In the data below, the answer is the run of lines from the line containing "power,power_density,528,nW/um2" through the line containing "layout,synthToLayoutAreaGrowth,14.8,%", both included; print it exactly and nothing else.

-.-.-

`src/rtl/mce_pkg.sv`:
```
package mce_pkg;

  localparam int MCE_FIELD_W = 6;

  typedef enum logic [1:0] {
    ST_IDLE,
    ST_SKIP,
    ST_PIX,
    ST_ALIGN
  } walk_st_t;

  typedef struct packed {
    logic [MCE_FIELD_W-1:0] lclip;
    logic [MCE_FIELD_W-1:0] rclip;
    logic [MCE_FIELD_W-1:0] disc;
    logic [2:0]             alog;   // log2 of the row alignment in bits
  } mce_cfg_t;

  function automatic logic [2:0] align_log2(input logic [2:0] code);
    case (code)
      3'd1:    align_log2 = 3'd0;
      3'd2:    align_log2 = 3'd3;
      3'd3:    align_log2 = 3'd4;
      3'd4:    align_log2 = 3'd5;
      3'd5:    align_log2 = 3'd6;
      default: align_log2 = 3'd3;
    endcase
  endfunction

endpackage

```
`src/rtl/mce_cfg_decode.sv`:
```
module mce_cfg_decode
  import mce_pkg::*;
#(
  parameter int CTRL_W = 32
) (
  input  logic [CTRL_W-1:0] ctrl_word,
  output mce_cfg_t          cfg
);

  // Field positions are fixed by the software-visible control word layout.
  always_comb begin
    cfg.lclip = ctrl_word[5:0];
    cfg.rclip = ctrl_word[13:8];
    cfg.disc  = ctrl_word[21:16];
    cfg.alog  = align_log2(ctrl_word[26:24]);
  end

endmodule

```
`src/rtl/mce_bit_walker.sv`:
```
module mce_bit_walker
  import mce_pkg::*;
#(
  parameter int WORD_W = 64,
  parameter int DIM_W  = 16
) (
  input  logic              clk,
  input  logic              rst_n,
  input  logic              start_go,
  input  mce_cfg_t          cfg,
  input  logic [DIM_W-1:0]  width,
  input  logic [DIM_W-1:0]  rows,
  input  logic              src_valid,
  input  logic [WORD_W-1:0] src_data,
  output logic              src_ready,
  input  logic              out_free,
  output logic              emit,
  output logic              emit_bit,
  output logic              emit_vis,
  output logic              active
);

  localparam int PTR_W = $clog2(WORD_W);
  localparam int SUM_W = PTR_W + 1;

  walk_st_t          state_q;
  logic [PTR_W-1:0]  ptr_q;
  logic [WORD_W-1:0] hold_q;
  logic              hold_vld_q;
  logic [DIM_W-1:0]  col_q;
  logic [DIM_W-1:0]  row_q;
  logic [DIM_W-1:0]  width_q;
  logic [DIM_W-1:0]  rows_q;
  mce_cfg_t          cfg_q;

  logic [SUM_W-1:0]  skip_sum;
  logic [SUM_W-1:0]  amask;
  logic [SUM_W-1:0]  aligned;
  logic [PTR_W-1:0]  bit_idx;
  logic              last_col;

  always_comb begin
    skip_sum = SUM_W'(ptr_q) + SUM_W'(cfg_q.disc);
    amask    = (SUM_W'(1) << cfg_q.alog) - SUM_W'(1);
    aligned  = (SUM_W'(ptr_q) + amask) & ~amask;
    // byte lane from the upper pointer bits, MSB first inside the byte
    bit_idx  = {ptr_q[PTR_W-1:3], ~ptr_q[2:0]};
    last_col = (col_q == width_q - DIM_W'(1));
  end

  assign active    = (state_q != ST_IDLE);
  assign src_ready = (state_q == ST_PIX) && !hold_vld_q;
  assign emit      = (state_q == ST_PIX) && hold_vld_q && out_free;
  assign emit_bit  = hold_q[bit_idx];
  assign emit_vis  = ({1'b0, col_q} >= (DIM_W+1)'(cfg_q.lclip)) &&
                     (({1'b0, col_q} + (DIM_W+1)'(cfg_q.rclip)) < {1'b0, width_q});

  always_ff @(posedge clk or negedge rst_n) begin
    if (!rst_n) begin
      state_q    <= ST_IDLE;
      ptr_q      <= '0;
      hold_q     <= '0;
      hold_vld_q <= 1'b0;
      col_q      <= '0;
      row_q      <= '0;
      width_q    <= '0;
      rows_q     <= '0;
      cfg_q      <= '0;
    end else begin
      case (state_q)
        ST_IDLE: begin
          hold_vld_q <= 1'b0;
          if (start_go) begin
            cfg_q   <= cfg;
            width_q <= width;
            rows_q  <= rows;
            ptr_q   <= '0;
            col_q   <= '0;
            row_q   <= '0;
            state_q <= ST_SKIP;
          end
        end
        ST_SKIP: begin
          if (skip_sum[PTR_W]) hold_vld_q <= 1'b0;
          ptr_q   <= skip_sum[PTR_W-1:0];
          state_q <= ST_PIX;
        end
        ST_PIX: begin
          if (!hold_vld_q) begin
            if (src_valid) begin
              hold_q     <= src_data;
              hold_vld_q <= 1'b1;
            end
          end else if (out_free) begin
            ptr_q <= ptr_q + PTR_W'(1);
            if (&ptr_q) hold_vld_q <= 1'b0;
            if (last_col) begin
              col_q   <= '0;
              state_q <= ST_ALIGN;
            end else begin
              col_q <= col_q + DIM_W'(1);
            end
          end
        end
        ST_ALIGN: begin
          if (aligned[PTR_W]) hold_vld_q <= 1'b0;
          ptr_q <= aligned[PTR_W-1:0];
          if (row_q == rows_q - DIM_W'(1)) begin
            state_q <= ST_IDLE;
          end else begin
            row_q   <= row_q + DIM_W'(1);
            state_q <= ST_SKIP;
          end
        end
        default: state_q <= ST_IDLE;
      endcase
    end
  end


  col_bound_chk: assert property (@(posedge clk) disable iff (!rst_n)
    (state_q == ST_PIX) |-> (col_q < width_q));


  align_land_chk: assert property (@(posedge clk) disable iff (!rst_n)
    (state_q == ST_ALIGN) |=> ((SUM_W'(ptr_q) & amask) == '0));


  load_keep_chk: assert property (@(posedge clk) disable iff (!rst_n)
    (src_valid && src_ready) |=> hold_vld_q);

endmodule

```
`src/rtl/mce_pixel_out.sv`:
```
module mce_pixel_out #(
  parameter int PIX_W = 8
) (
  input  logic             clk,
  input  logic             rst_n,
  input  logic             start_go,
  input  logic [PIX_W-1:0] fg_in,
  input  logic [PIX_W-1:0] bg_in,
  input  logic             transp_in,
  input  logic             emit,
  input  logic             emit_bit,
  input  logic             emit_vis,
  input  logic             pix_ready,
  output logic             pix_valid,
  output logic [PIX_W-1:0] pix_data,
  output logic             pix_we,
  output logic             out_free
);

  logic [PIX_W-1:0] fg_q;
  logic [PIX_W-1:0] bg_q;
  logic             transp_q;

  assign out_free = !pix_valid || pix_ready;

  always_ff @(posedge clk or negedge rst_n) begin
    if (!rst_n) begin
      fg_q      <= '0;
      bg_q      <= '0;
      transp_q  <= 1'b0;
      pix_valid <= 1'b0;
      pix_data  <= '0;
      pix_we    <= 1'b0;
    end else begin
      if (start_go) begin
        fg_q     <= fg_in;
        bg_q     <= bg_in;
        transp_q <= transp_in;
      end
      if (emit) begin
        pix_valid <= 1'b1;
        pix_data  <= emit_bit ? fg_q : bg_q;
        pix_we    <= emit_vis && (emit_bit || !transp_q);
      end else if (pix_ready) begin
        pix_valid <= 1'b0;
      end
    end
  end


  stall_hold_chk: assert property (@(posedge clk) disable iff (!rst_n)
    (pix_valid && !pix_ready) |=> (pix_valid && $stable(pix_data) && $stable(pix_we)));


  transp_fg_chk: assert property (@(posedge clk) disable iff (!rst_n)
    (pix_valid && pix_we && transp_q) |-> (pix_data == fg_q));

endmodule

```
`src/rtl/mono_expand.sv`:
```
module mono_expand
  import mce_pkg::*;
#(
  parameter int WORD_W  = 64,
  parameter int PIX_W   = 8,
  parameter int DIM_W   = 16,
  parameter int CTRL_W  = 32,
  parameter int COLOR_W = 32
) (
  input  logic               clk,
  input  logic               rst_n,
  input  logic               start,
  input  logic [CTRL_W-1:0]  ctrl_word,
  input  logic [COLOR_W-1:0] fg_color,
  input  logic [COLOR_W-1:0] bg_color,
  input  logic               bg_transparent,
  input  logic [DIM_W-1:0]   row_width,
  input  logic [DIM_W-1:0]   row_count,
  output logic               busy,
  input  logic               src_valid,
  output logic               src_ready,
  input  logic [WORD_W-1:0]  src_data,
  output logic               pix_valid,
  input  logic               pix_ready,
  output logic [PIX_W-1:0]   pix_data,
  output logic               pix_we
);

  mce_cfg_t cfg;
  logic     start_go;
  logic     walk_active;
  logic     out_free;
  logic     emit;
  logic     emit_bit;
  logic     emit_vis;
  logic     unused_bits;

  assign unused_bits = ^{fg_color[COLOR_W-1:PIX_W], bg_color[COLOR_W-1:PIX_W],
                         ctrl_word[CTRL_W-1:27], ctrl_word[23:22],
                         ctrl_word[15:14], ctrl_word[7:6]};

  assign busy     = walk_active || pix_valid;
  assign start_go = start && !busy;

  mce_cfg_decode #(.CTRL_W(CTRL_W)) u_decode (
    .ctrl_word (ctrl_word),
    .cfg       (cfg)
  );

  mce_bit_walker #(.WORD_W(WORD_W), .DIM_W(DIM_W)) u_walker (
    .clk       (clk),
    .rst_n     (rst_n),
    .start_go  (start_go),
    .cfg       (cfg),
    .width     (row_width),
    .rows      (row_count),
    .src_valid (src_valid),
    .src_data  (src_data),
    .src_ready (src_ready),
    .out_free  (out_free),
    .emit      (emit),
    .emit_bit  (emit_bit),
    .emit_vis  (emit_vis),
    .active    (walk_active)
  );

  mce_pixel_out #(.PIX_W(PIX_W)) u_out (
    .clk       (clk),
    .rst_n     (rst_n),
    .start_go  (start_go),
    .fg_in     (fg_color[PIX_W-1:0]),
    .bg_in     (bg_color[PIX_W-1:0]),
    .transp_in (bg_transparent),
    .emit      (emit),
    .emit_bit  (emit_bit),
    .emit_vis  (emit_vis),
    .pix_ready (pix_ready),
    .pix_valid (pix_valid),
    .pix_data  (pix_data),
    .pix_we    (pix_we),
    .out_free  (out_free)
  );


  idle_quiet_chk: assert property (@(posedge clk) disable iff (!rst_n)
    !busy |-> (!pix_valid && !src_ready));

endmodule

```
`config.mk`:
```
export PLATFORM = sky130hd
export DESIGN_NAME = mono_expand
export DESIGN_NICKNAME = d
export VERILOG_FILES = /design/src/rtl/mce_pkg.sv /design/src/rtl/mce_cfg_decode.sv /design/src/rtl/mce_bit_walker.sv /design/src/rtl/mce_pixel_out.sv /design/src/rtl/mono_expand.sv
export SDC_FILE = /design/constraint.sdc
export NUM_CORES = 1
export LEC_CHECK = 0
export ABC_AREA = 1
export BUFFER_PORTS_ARGS = -buffer_cell sky130_fd_sc_hd__buf_2
export CORE_ASPECT_RATIO = 2
export CORE_MARGIN = 2
export CORE_UTILIZATION = 38
export CTS_BUF_LIST = sky130_fd_sc_hd__clkbuf_8 sky130_fd_sc_hd__clkbuf_16
export DETAILED_ROUTE_END_ITERATION = 8
export PLACE_DENSITY_LB_ADDON = 0.05
export SYNTH_ARGS = -nofsm -noshare
export SYNTH_HDL_FRONTEND = slang
export SYNTH_SLANG_ARGS = --single-unit
```
`constraint.sdc`:
```
create_clock -name clk -period 5.35 [get_ports clk]
set_input_delay 0.535 -clock clk [delete_from_list [all_inputs] [get_ports clk]]
set_output_delay 0.535 -clock clk [all_outputs]
set_load 0.02 [all_outputs]
```
### After elaboration in Yosys (flattened, before gate mapping)

Cells that the tools add are included.

* bits of input ports: 198
* register bits after elaboration: 185
* output and inout bits: 12

* $lt $le $gt $ge: 3
* equal/unequal tests: 16
* shifts and indexed selects: 1
* reductions and logical operators: 26
* mux-type cells: 30
* bitwise gates (word level): 4
* $add $sub $neg: 9

Operators with widths (count)
* $mux W16: 5
* $pmux W16 S2: 2
* $add A16 B1 Y16 const B: 2
* $eq A16 B16 Y1: 2
* $sub A16 B1 Y16 const B: 2
* $pmux W6 S4: 1
* $mux W6: 3
* $add A16 B6 Y17: 1
* $lt A17 B16 Y1: 1
* $ge A16 B6 Y1: 1
* $pmux W3 S4: 1
* $mux W1: 10
* $ne A2 B1 Y1 const B: 5
* $reduce_and A3 Y1: 3
* $mux W2: 4
* $mux W8: 1
* $pmux W2 S4: 1
* $reduce_and A4 Y1: 2
* $reduce_bool A2 Y1: 4
* $add A6 B6 Y7: 1
* $add A6 B7 Y7: 1
* $and A7 B7 Y7: 1
* $lt A6 B7 Y1 const B: 1
* $not A7 Y7: 1
* 19 further kinds: 33

### Longest topological paths before layout

* depth in word-level cells: 6
* depth in mapped cells: 20
* gate-level depth less buffers: 20

### Hierarchy

Synthesis repeated with hierarchy kept, for this count alone.

* cell total of the unflattened synthesis: 1506
* area, all modules: 11452.2 µm²

Modules (own cells, without submodules)
* mce_bit_walker: area an instance 10118.5 µm², times used 1, cells each 1340, sequential area each 3953.8 µm²
* mce_pixel_out: area an instance 1126.1 µm², times used 1, cells each 132, sequential area each 675.6 µm²
* mce_cfg_decode: area an instance 183.9 µm², times used 1, cells each 29, sequential area each 0.0 µm²
* mono_expand: area an instance 23.8 µm², times used 1, cells each 5, sequential area each 0.0 µm²

### Worst setup path after synthesis

Ideal clock, no wire load.

* kind: flip-flop to flip-flop
* start: register u_walker.col_q[0]
* end: register u_out.pix_we
* buffers on the path: 0
* arrival time: 2.706 ns
* stages on the path, launching flop included: 19
* required time: 5.232 ns
* slack: 2.526 ns
* setup time: 0.118 ns
* cells stage by stage: dfrtp_1 ha_1 inv_1 fa_1 nor4_1 o21ai_0 nor2_1 xor2_1 inv_1 ha_1 inv_1 nor3_1 a211oi_1 nand2_1 nand2_1 nand2_1 nand2_1 nand4_1 nand2_1

* word-level cells in the longest chain between the ends: 4
* elaborated cells between the ends (all ways): 5

RTL lines
* from (decl): RTL line mce_bit_walker.sv:30 `logic [DIM_W-1:0] col_q;`
* from (signal assigned): RTL line mce_bit_walker.sv:101 `col_q <= col_q + DIM_W'(1);`
* $add A16 B6 Y17: RTL line mce_bit_walker.sv:56 `(({1'b0, col_q} + (DIM_W+1)'(cfg_q.rclip)) < {1'b0, width_q});`
* $lt A17 B16 Y1: RTL line mce_bit_walker.sv:56
* $logic_and A1 B1 Y1 (*): RTL line mce_bit_walker.sv:55 `assign emit_vis = ({1'b0, col_q} >= (DIM_W+1)'(cfg_q.lclip)) &&`
* $logic_and A1 B1 Y1 (*): RTL line mce_pixel_out.sv:43 `pix_we <= emit_vis && (emit_bit || !transp_q);`
* to (signal assigned): RTL line mce_pixel_out.sv:43
* to (decl): RTL line mce_pixel_out.sv:16 `output logic pix_we,`

Every way passes the cells marked *; elsewhere a longest branch is shown, timed or not.
A chain may end at the register's enable or synchronous reset.

### Worst setup path in the final report

Same ends and word-level chain as after synthesis.

==> run_results.csv <==
group,metric,value,unit
clock_tree,cts_buffers,17,
worst_setup_path,regToRegSetupSlack,1.79,ns
yosys,yosysTopAreaCell,"dfrtp_1",
layout,fin_nets,1904,
worst_setup_path,critPathBufInv,3,
clock_tree,cts_resized,0,
global_routing,grt_util_all_layers,21.1,%
floorplan,fp.dieArea,31200,um2
timing,post-route-min-period,3.56,ns
worst_setup_path,critPathMaxFanout,6,
yosys,synthTopCellsByCount,"nand2_1 (601), dfrtp_1 (185), inv_1 (123)",
clock_tree,cts_hold_buf,0,
yosys,synth_enable_flop_cells,0,
clock_tree,clk_latency,0.45,ns
placement,post-place-cells,1999,
worst_setup_path,r2r-end,"u_out.pix_we",
power,power_density,528,nW/um2
floorplan,rows,89,
global_routing,grt_pass1_vias,9925,
worst_setup_path,r2r-start,"u_walker.col_q[0]",
yosys,synth_flop_cell,"dfrtp_1",
global_routing,antenna_found_initial,1,
placement,port_buffers,150,
timing,fmax,281,MHz
worst_setup_path,reg2reg_depth,18,
status,outcome,"complete, no violations",
layout,synthToLayoutAreaGrowth,14.8,%
worst_setup_path,cp_cell_sequence,"ha_1 -> inv_1 -> fa_1 -> nor4_1 -> o21ai_0 -> nor2_1 -> xor2_1 -> inv_1 -> ha_1 -> inv_1 -> nor3_1 -> a211oi_1 -> nand2_1 -> nand2_1 -> nand2_1 -> nand2_1 -> nand4_1 -> nand2_1",
route,drc_errors,0,
route,dr.pass1.iters,5,
timing,setup_violations,0,
global_routing,grt_pass1_wl,51500,um
yosys,synthCells,1531,
yosys,syn_avg_cell_area,7.36,um2
route,ant_nets,0,
worst_setup_path,path_common_cell,"nand2_1",
worst_setup_path,slowest_delay,0.46,ns
route,avgViaCountPerCell,4.95,
worst_setup_path,cp-end-kind,"flop",
clock_tree,clock-root-buffer,"clkbuf_16",
yosys,async_flop_share,100,%
clock_tree,cts_max_level,4,
clock_tree,cts.clk_slew.worst_paths,0.07,ns
timing,rsz0062_at_grt,"false",
worst_setup_path,path_class,"flop to flop",
layout,drive_above_1_share,13.7,%
global_routing,grt_max_degree,102,
clock_tree,post_cts_buffers,0,
yosys,yosys_warnings,0,
yosys,yosys-top-cells-area,"dfrtp_1 (41%), nand2_1 (20%), ha_1 (5.4%), xor2_1 (4.2%), inv_1 (4.1%)",
floorplan,fp.dieW,126,um
yosys,synth_area,11300,um2
yosys,ys_seq_elements,185,
route,num_vias,10100,
worst_setup_path,cp-start-kind,"flop",
timing,slew_headroom,31.2,%
floorplan,start_util,38.4,%
timing,final_max_slew_viol_count,0,
layout,stdcell_count,2031,
timing,tightest_slew,1.03,ns
timing,tns,0,ns
yosys,synth_top_area_share,41.1,%
floorplan,die-height,248,um
floorplan,pin_count,210,
clock_tree,cts_max_path_buffers,2,
timing,final-hold-violation-count,0,
job,cap_violations,0,
power,irDropWorstVdd,0.350,mV
timing,skew,0.00907,ns
yosys,yosysSeqAreaShare,41.1,%
layout,nFillCells,3156,
worst_setup_path,critPathRequiredTime,5.69,ns
timing,min_period_over_period,66.6,%
placement,hpwl,24000,um
route,drtIter0Drc,435,
worst_setup_path,path_delay_family,"simple AND/OR/NAND/NOR gates",
placement,place_congestion,0.843,
floorplan,core_area,29400,um2
worst_setup_path,cp.arrival,3.90,ns
global_routing,grt_overflow_total,0,
worst_setup_path,critPathSlowestCell,"dfrtp_1",
min_path,min_path_type,"input port to async pin",
route,wirelength,32400,um
yosys,syn_nets,1781,
yosys,yosysMostFrequentCell,"nand2_1",
power,p_total,6.83,mW
route,avgRoutedWirePerCell,15.9,um
clock_tree,cts_tree,"done",
yosys,yosys.cell_types.count,53,
power,leakage,6.68,nW
clock_tree,cts_sinks,185,
per-stage QoR:
stage	util, %	setup WS [ns]	instance area (um2)	hold WS (ns)
6_report	44.0	1.79	12900	0.126
5_1_grt	44.0	1.51	12900	0.243
4_1_cts	44.0	1.77	12900	0.222
3_5_place_dp	41.8	1.79	12300	0.462
3_3_place_gp	41.8	1.86	12300	0.457
2_1_floorplan	-	2.53	11300	0.239
cell type report:
cell class / count / area, um2 / share of cell area, %
Sequential cell: 185 / 4630 / 35.8
Clock buffer: 17 / 425 / 3.29
Clock inverter: 14 / 221 / 1.71
Antenna cell: 1 / 2.50 / 0.0193
Multi-Input combinational cell: 1160 / 5890 / 45.5
Timing Repair Buffer: 159 / 827 / 6.39
Tap cell: 364 / 455 / 3.52
Inverter: 131 / 495 / 3.83
registers in the layout, summed over array words and instances, names as in the netlist:
signal / count
u_walker.ptr_q: 6
u_out.bg_q: 8
u_walker.rows_q: 16
u_walker.hold_vld_q: 1
u_walker.cfg_q: 21
u_out.fg_q: 8
u_out.pix_data: 8
u_walker.width_q: 16
u_walker.hold_q: 64
u_walker.state_q: 2
u_out.pix_we: 1
u_out.pix_valid: 1
u_walker.col_q: 16
u_out.transp_q: 1
u_walker.row_q: 16
how the worst max path moves through the flow:
stage | endpoint | cells past startpoint | slack, ns | startpoint
3_5_place_dp | u_out.pix_we | 18 | 1.79 | u_walker.col_q[0]
5_1_grt | u_out.pix_we | 18 | 1.51 | u_walker.col_q[0]
6_report | u_out.pix_we | 18 | 1.79 | u_walker.col_q[0]
4_1_cts | u_out.pix_we | 18 | 1.77 | u_walker.col_q[0]
2_1_floorplan | u_out.pix_we | 18 | 2.53 | u_walker.col_q[0]
3_3_place_gp | u_out.pix_we | 18 | 1.86 | u_walker.col_q[0]
worst register-to-register path: stages (launching register included):
cell and delay (ns):
dfrtp_1 0.46, ha_1 0.24, inv_1 0.07, fa_1 0.43
nor4_1 0.43, o21ai_0 0.25, nor2_1 0.27, xor2_1 0.24
inv_1 0.07, ha_1 0.29, inv_1 0.05, nor3_1 0.17
a211oi_1 0.06, nand2_1 0.11, nand2_1 0.06, nand2_1 0.08
nand2_1 0.06, nand4_1 0.08, nand2_1 0.05
cells in the final DEF, fill, tap and decap left out, types with 3 or more instances in the layout:
master	synthesis	routed
a21oi_1	41	41
nand2_4	3	3
fa_1	3	3
nor3_1	23	23
nand4_1	15	15
nand3b_1	9	9
buf_4	5	9
nor2_1	100	100
xor2_1	54	54
a21boi_0	5	5
xnor2_1	21	21
clkbuf_16	0	17
bufinv_16	0	5
clkinv_4	0	3
buf_2	6	149
o21ai_1	9	9
inv_1	123	122
nand2_2	5	6
nand3_1	78	78
ha_1	49	49
a21o_1	3	3
inv_2	5	6
dfrtp_1	185	185
o21ai_0	79	79
nor2_2	8	8
nand2_1	601	600
nor2_4	6	6
nor4_1	7	7
o22ai_1	9	9
o211ai_1	7	7
report_power, final:
group	internal (mW)	switching [mW]
clock network	0.833	0.593
logic	1.06	1.97
registers	1.94	0.431
logic make-up (layout without fill, tap and decap cells):
group / Yosys count / in the layout / synth area share, %
flip-flops: 185 / 185 / 41.1
buffers and inverters: 186 / 321 / 6.74
adder cells (fa/ha/maj): 52 / 52 / 5.97
other: 0 / 1 / 0
AO/OA/AOI/OAI: 167 / 167 / 8.21
AND/OR/NAND/NOR: 866 / 866 / 32.2
XOR/XNOR: 75 / 75 / 5.83
routing by layer:
layer / wire length (um) / global-route usage [%] / vias up
li1: - / - / 5113
met1: 12300 / 23.0 / 4712
met2: 18400 / 41.1 / 182
met3: 777 / 2.76 / 43
met4: 884 / 7.85 / 0
met5: 0 / 0 / -
(Power assumes the default switching activity.)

-.-.-

_Answer box:_
power,power_density,528,nW/um2
floorplan,rows,89,
global_routing,grt_pass1_vias,9925,
worst_setup_path,r2r-start,"u_walker.col_q[0]",
yosys,synth_flop_cell,"dfrtp_1",
global_routing,antenna_found_initial,1,
placement,port_buffers,150,
timing,fmax,281,MHz
worst_setup_path,reg2reg_depth,18,
status,outcome,"complete, no violations",
layout,synthToLayoutAreaGrowth,14.8,%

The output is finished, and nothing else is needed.